In this policy book, Hettleman (It’s the Classroom, Stupid, 2010) contends that the majority of students currently in special education programs are being shortchanged by a system that disregards the original intent of state and federal laws. The author asserts that they would be better served by “Response to Intervention,” a framework that combines early diagnosis of learning impairments with short-term additional instruction to students who remain in a standard classroom. Drawing on both research and personal experience as an advocate for pupils while serving on the Baltimore school board, Hettleman makes an impassioned argument (“the purgatory of general education or the hell of special education”) on behalf of the students he calls “Mainly Mislabeled”—to distinguish them from the “Truly Disabled.” The latter have severe cognitive disabilities and benefit from traditional special education. In this volume, the author lays out a cogent case for making changes to the system. Empirical studies are blended with anecdotes from Hettleman’s professional experience to present both a big picture view of the problem and specific instances of how the education system fails students, especially those at a socio-economic disadvantage. The author frequently reminds readers that his quarrel is with the educational establishment and bureaucracy, not with teachers as individuals. Some of his suggestions, like the elimination of local school boards (“The business of K-12 schooling is simply too complicated for very part-time volunteer policy-makers”), are fundamental challenges to the status quo. The book’s solutions include expanded and updated teacher training, centralized systems for curriculum development and instructional methods, and learning plans that include specific measurable goals for all students.
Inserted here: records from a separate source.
From an optimization exercise on the open Yosys and OpenROAD flow, aimed at small area and a short achievable clock period; shortcuts taken in it are not production practice.
In this exercise RTL edits were held to simulation tests only and were not proved equivalent to the original.

==> flow/design.v <==
`timescale 1ns/1ps
module mux2dimto1(in, sel, out);
parameter 	WIDTH=32,
			INPUTS=32;
localparam sel_width=$clog2(INPUTS);
input wire [WIDTH-1:0][INPUTS-1:0] in;
input wire [sel_width-1:0] sel;
output wire [WIDTH-1:0] out;
assign out=in[sel];
endmodule
`timescale 1ns/1ps
module register #(parameter WIDTH = 32) (clk, we, d, q, arst);
	input clk,we,arst;
	input [WIDTH-1:0] d;
	output reg [WIDTH-1:0] q;
	always @(posedge clk or negedge arst) begin 
		if(!arst) begin 
			q <= '0;
		end else if(we) begin
			q <= d;
		end else begin 
			q <= q;
		end 
	end
endmodule 
`timescale 1ns/1ps
module regfile  (clk, we, arstn, ra, rb, waddr, wdata, rd1, rd2, r31);
parameter 	REGS_NUM = 32,
			REGS_WIDTH = 32;
localparam addr_width = $clog2(REGS_NUM);
input wire clk;
input wire we;
input wire arstn;
input wire [addr_width-1:0] ra, rb, waddr;
input wire [REGS_WIDTH-1:0] wdata;
output wire [REGS_WIDTH-1:0] rd1, rd2, r31;
reg [REGS_WIDTH-1:1][REGS_NUM-1:0] regs; 
wire [REGS_WIDTH-1:0][REGS_NUM-1:0] state;
always_ff @ (posedge clk or negedge arstn) begin
	if(!arstn)regs <= '0;
	else if (we && waddr) regs[waddr] <= wdata;
	else regs <= regs;
end
assign state[31:1] = regs[31:1];
assign state[0] = 32'h0;
assign r31 = regs[31];
mux2dimto1 #(32,32) mux1 (.in(state),.out(rd1),.sel(ra));
mux2dimto1 #(32,32) mux2 (.in(state),.out(rd2),.sel(rb));
endmodule
`timescale 1ns/1ps
module barrel_shifter (data_in, bs_opsel, shift_amount, result);
parameter REGS_WIDTH = 32;
localparam addr_width = $clog2(REGS_WIDTH);
input wire [REGS_WIDTH-1:0] data_in;
input wire [2:0] bs_opsel;
input wire [addr_width-1:0] shift_amount;
output logic [REGS_WIDTH-1:0] result;
wire sign;
assign sign = data_in[REGS_WIDTH-1] & bs_opsel[2];
wire [REGS_WIDTH*2-1:0] left;
wire [REGS_WIDTH*2:0] right;
assign left = {data_in, data_in} << shift_amount;
assign right = $signed({sign, data_in, data_in}) >>> shift_amount;
always_comb begin
	casez(bs_opsel)
		3'b?00: result = left[0+:REGS_WIDTH]; 
		3'b010: result = right[REGS_WIDTH+:REGS_WIDTH];  
		3'b11?: result = right[REGS_WIDTH+:REGS_WIDTH];  
		3'b011: result = right[0+:REGS_WIDTH];  
		3'b?01: result = left[REGS_WIDTH+:REGS_WIDTH];  
	endcase
end
endmodule
`timescale 1ns/1ps
module alu #(parameter WIDTH = 32) (
    input logic [WIDTH-1:0] a, b,
    input logic [1:0] instr,
    input logic [1:0] alusel,
    output logic [WIDTH-1:0] y,
    output logic zero, carry, sign, ovf);
	wire [WIDTH-1:0] shout, logout, arout, mulout;
	wire cout, sf, of;
	assign carry = ((~|alusel) && cout);
	assign sign = ((~|alusel) && sf);
	assign ovf = ((~|alusel) && of);
	addsub #(WIDTH)  ar1(a, b, instr, arout, of, sf, cout);
	muldiv #(WIDTH)  md1(a, b, instr, mulout);
	logic_op #(WIDTH)  log1(instr, a, b, logout);
	sh_wrapper #(WIDTH)  sw1(a, b, instr, shout);
	always_comb begin
	    case (alusel)
	    	2'b00: y = arout;
	    	2'b01: y = mulout;
	    	2'b10: y = logout;
	    	2'b11: y = shout;  
	    	default: y = '0;
	   	endcase
	   	zero = ~| y;
	end        
endmodule
module addsub #(parameter WIDTH = 32) (input logic [WIDTH-1:0] a, b, input logic [1:0] f, output logic [WIDTH-1:0] y, output logic ovf, sign, carry);
	wire inv_b;
	wire [WIDTH-1:0] b_alu;
	wire cout;
	wire [WIDTH-1:0] temp_y;
	assign inv_b = |f;
	assign b_alu = b ^ {WIDTH{inv_b}};
	assign sign = temp_y[WIDTH-1];
	assign y = f[1] ? {{(WIDTH-1){1'b0}}, (f[0] ? (sign^ovf) : carry)} : temp_y;
	assign carry = cout;
	assign ovf = (a[31]^temp_y[31]) & (b_alu[31]^temp_y[31]);
	adder #(WIDTH) aluadder(a, b_alu, inv_b, temp_y, cout);
endmodule
module adder #(parameter WIDTH = 32) (input logic [WIDTH-1:0] a, b, input logic cin, output logic [WIDTH-1:0] y, output logic cout);
	var logic [WIDTH+1:0] temp;
	always_comb begin
		temp = {a, cin} + {b, cin};
		{cout, y} = temp[WIDTH+1:1];
	end
endmodule
module logic_op #(parameter WIDTH = 32) (input logic [1:0] f, input logic [WIDTH-1:0] a, b, output logic [WIDTH-1:0] y);
	always_comb begin 
		case(f)
			2'h0: y = a & b;
			2'h1: y = a | b;
			2'h2: y = ~(a | b); 
			2'h3: y = a ^ b;
			default: y = '0;
		endcase
	end
endmodule
module sh_wrapper #(parameter WIDTH = 32) (input logic [WIDTH-1:0] a, shamt, input logic [1:0] f, output logic [WIDTH-1:0] result);
	var logic [2:0] opsel;
	localparam sel_width = $clog2(WIDTH);
	always_comb begin 
		case(f)
			2'h0: opsel = 3'b000;
			2'h1: opsel = 3'b010;
			2'h2: opsel = 3'b110;
			2'h3: opsel = 3'b011;
			default: opsel = '0;
		endcase
	end
	barrel_shifter #(WIDTH) bs(a, opsel, shamt[sel_width-1:0], result);
endmodule
module muldiv #(parameter WIDTH = 32) (input logic [WIDTH-1:0] a, b, input logic [1:0] f, output logic [WIDTH-1:0] y);
	wire [WIDTH*2-1:0] mulout, divout;
	wire [WIDTH*2-1:0] result;
	mul #(WIDTH) mul1 (a, b, mulout);
	div #(WIDTH) div1(a, b, divout);
	assign result = (f[0]) ? divout : mulout;
	assign y = (f[1]) ? result[WIDTH+:WIDTH] : result[0+:WIDTH];
endmodule
module mul #(parameter WIDTH = 32) (input logic [WIDTH-1:0] a, b, output logic [WIDTH*2-1:0] y);
	assign y = $signed(a) * $signed(b);
endmodule
module div #(parameter WIDTH = 32) (input logic [WIDTH-1:0] a, b, output logic [WIDTH*2-1:0] y);
	wire b_zero = ~|b;
	wire d_ovf = (a == {1'b1, {(WIDTH-1){1'b0}}}) && (&b);
	wire [WIDTH-1:0] b_safe = (b_zero | d_ovf) ? {{(WIDTH-1){1'b0}}, 1'b1} : b;
	wire [WIDTH-1:0] q = $signed(a) / $signed(b_safe);
	wire [WIDTH-1:0] r = $signed(a) % $signed(b_safe);
	assign y[0+:WIDTH] = b_zero ? a : d_ovf ? {WIDTH{1'b0}} : r;
	assign y[WIDTH+:WIDTH] = b_zero ? {WIDTH{1'b1}} : d_ovf ? a : q;
endmodule
module timer #(parameter WIDTH=32) (
	input clk,     
	input 	rst_n,   
			tcnt_we, ocra_we, ocrb_we, ocrc_we, tccr_we, ext_clk,
	input 	[WIDTH-1:0] data_in,
	output 	inta, intb, intc, into, pwma, pwmb, pwmc,
	output [WIDTH-1:0] o_tcnt, o_ocra, o_ocrb, o_ocrc, o_tccr,
	output [4:0] extclk_select
);
reg [WIDTH-1:0] TCNT, OCRA, OCRB, OCRC, TCCR;
wire ctl_clear, ctl_count, ctl_direction, compa, compb, compc, presc_clken, edge_clken;
reg [WIDTH-1:0] TOP;
wire [1:0] TOPVAL;
wire DIR, PEA, PEB, PEC, INTAE, INTBE, INTCE, INTOE, CLKSRC;
wire [4:0] PRESCALE;
wire PCI, PBI, PAI, CNTEN;
const_div prescaler(clk, rst_n, (1<<PRESCALE), presc_clken);
edge_detector det  (clk, rst_n, ext_clk, edge_clken);
assign ctl_count = (CLKSRC)? edge_clken : presc_clken;
assign ctl_direction = !DIR;
assign {extclk_select, PRESCALE, CLKSRC, INTOE, INTCE, INTBE, INTAE, PCI, PEC, PBI, PEB, PAI, PEA, DIR, TOPVAL, CNTEN} = TCCR; 
assign inta = compa & INTAE;
assign intb = compb & INTBE;
assign intc = compc & INTCE;
assign into = ctl_clear & INTOE;
assign pwma = ((OCRA > TCNT)^PAI) & PEA;
assign pwmb = ((OCRB > TCNT)^PBI) & PEB;
assign pwmc = ((OCRC > TCNT)^PCI) & PEC;
assign compa = (OCRA == TCNT);
assign compb = (OCRB == TCNT);
assign compc = (OCRC == TCNT);
assign o_tcnt = TCNT;
assign o_ocra = OCRA;
assign o_ocrb = OCRB;
assign o_ocrc = OCRC;
assign o_tccr = TCCR;
always_comb begin
	casez(TOPVAL)
		2'h0: TOP = 32'hffffffff;
		2'h1: TOP = OCRA;
		2'h2: TOP = OCRB;
		2'h3: TOP = OCRC;
	endcase
end
assign ctl_clear = (!CNTEN) | (ctl_direction? (TCNT==TOP) : (TCNT==0));
always_ff @(posedge clk or negedge rst_n) begin
	if(~rst_n) begin
		TCNT <= 0;
	end else begin
		if (tcnt_we) begin
			TCNT <= data_in;
		end else begin
			if (ctl_clear) begin
				if (ctl_direction) begin
					TCNT <= 0;
				end else begin
					TCNT <= TOP;
				end
			end else begin
				if (ctl_count) begin
					if (ctl_direction) begin
						TCNT <= TCNT+1;
					end else begin 
						TCNT <= TCNT-1;
					end
				end
			end
		end
	end
end
always_ff @(posedge clk or negedge rst_n) begin
	if(~rst_n) begin
		OCRA <= 0;
	end else begin
		if (ocra_we) begin
			OCRA <= data_in;
		end
	end
end
always_ff @(posedge clk or negedge rst_n) begin
	if(~rst_n) begin
		OCRB <= 0;
	end else begin
		if (ocrb_we) begin
			OCRB <= data_in;
		end
	end
end
always_ff @(posedge clk or negedge rst_n) begin
	if(~rst_n) begin
		OCRC <= 0;
	end else begin
		if (ocrc_we) begin
			OCRC <= data_in;
		end
	end
end
always_ff @(posedge clk or negedge rst_n) begin
	if(~rst_n) begin
		TCCR <= 0;
	end else begin
		if (tccr_we) begin
			TCCR <= data_in;
		end else begin 
			if(into) TCCR[31]<=1;
			if(intc) TCCR[30]<=1;
			if(intb) TCCR[29]<=1;
			if(inta) TCCR[28]<=1;
		end
	end
end
endmodule
module edge_detector (
	input clk,     
	input rst_n,   
	input data,
	output wire edg
);
reg detector;
always_ff @(posedge clk or negedge rst_n) begin
	if(~rst_n) begin
		detector <= 0;
	end else begin
		detector <= data;
	end
end
assign edg = !detector & data;
endmodule
module const_div(i_clk, i_rst_n, i_div_by, o_event);
	input i_clk;
	input i_rst_n;
	output o_event;
	input wire [31:0] i_div_by;
	reg [32-1:0] cnt;
	wire [32-1:0] cnt_max = i_div_by-1;
	wire sync_rst_cnt = (cnt_max == cnt);
	assign o_event = sync_rst_cnt;
	always @(posedge i_clk, negedge i_rst_n) begin
		if(~i_rst_n) begin
			cnt <= 0;
		end else begin
			if (sync_rst_cnt)
				cnt <= 0;
			else
				cnt <= cnt + 1'b1;
			end
	end
endmodule
module memory #(parameter WIDTH = 32) (clk, we, addr, wd,rd, arst, dmem_we, dmem_addr, dmem_wdata, dmem_rdata,
		gpio_in, gpio_out, gpio_oe, inta, intb, intc, into);
	input  clk, we, arst;
	input  [WIDTH-1:0] addr, wd;
	output wire [WIDTH-1:0] rd;
	output wire inta, intb, intc, into;
	output wire dmem_we;
	output wire [6:0] dmem_addr;
	output wire [WIDTH-1:0] dmem_wdata;
	input  wire [WIDTH-1:0] dmem_rdata;
	input  wire [WIDTH-1:0] gpio_in;
	output wire [WIDTH-1:0] gpio_out, gpio_oe;
	wire ram_we, ddr_we, port_we, pin_we, af1_we, af2_we, tcnt_we, ocra_we, ocrb_we, ocrc_we, tccr_we;
	wire pwma, pwmb, pwmc, extclk;
	wire [WIDTH-1:0] ram_rd, ddr_out, port_out, pin_out, af1_out, af2_out, tcnt_out, ocra_out, ocrb_out, ocrc_out, tccr_out;
	wire [4:0] extclk_select;
	decoder #(32) dec(addr, ram_we, ddr_we, port_we, pin_we, af1_we, af2_we, tcnt_we, ocra_we, ocrb_we, ocrc_we, tccr_we);
	assign dmem_we = ram_we & we;
	assign dmem_addr = addr[6:0];
	assign dmem_wdata = wd;
	assign ram_rd = dmem_rdata;
	gpio #(32) gpio1(clk, arst, ddr_we&we, port_we&we, af1_we&we, af2_we&we, pwma, pwmb, pwmc, extclk_select, wd, 
		ddr_out, port_out, pin_out, af1_out, af2_out, extclk, gpio_in, gpio_out, gpio_oe);
	timer #(32) timer1(clk, arst, tcnt_we&we, ocra_we&we, ocrb_we&we, ocrc_we&we, tccr_we&we, extclk, wd, 
		inta, intb, intc, into, pwma, pwmb, pwmc, tcnt_out, ocra_out, ocrb_out, ocrc_out, tccr_out, extclk_select);
	assign rd = (ram_we) ? ram_rd :
				(ddr_we) ? ddr_out:
				(port_we)? port_out:
				(pin_we) ? pin_out:
				(af1_we) ? af1_out:
				(af2_we) ? af2_out:
				(tcnt_we)? tcnt_out:
				(ocra_we)? ocra_out:
				(ocrb_we)? ocrb_out:
				(ocrc_we)? ocrc_out:
				(tccr_we)? tccr_out:
				32'h0;
endmodule
module decoder #(parameter WIDTH = 32) (i_addr, ram_we, ddr_we, port_we, pin_we, af1_we, af2_we, tcnt_we, ocra_we, ocrb_we, ocrc_we, tccr_we);
	input [WIDTH-1:0] i_addr;
	output wire ram_we, ddr_we, port_we, pin_we, af1_we, af2_we, tcnt_we, ocra_we, ocrb_we, ocrc_we, tccr_we;
	assign ram_we = (i_addr<'h80);
	assign ddr_we = (i_addr=='h80);
	assign port_we = (i_addr=='h81);
	assign pin_we = (i_addr=='h82);
	assign af1_we = (i_addr=='h83);
	assign af2_we = (i_addr=='h84);
	assign tcnt_we = (i_addr=='h85);
	assign ocra_we = (i_addr=='h86);
	assign ocrb_we = (i_addr=='h87);
	assign ocrc_we = (i_addr=='h88);
	assign tccr_we = (i_addr=='h89);
endmodule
In addition, Hettleman offers a cleareyed assessment of the political realities reformers face. The concluding chapters deliver useful guidance for parents advocating for their own children and for activists working on broader education reform. An extensive notes section provides both citations and further discussion. The work’s conversational tone and the author’s evident enthusiasm for the subject make it an easy read for those not well versed in education policy.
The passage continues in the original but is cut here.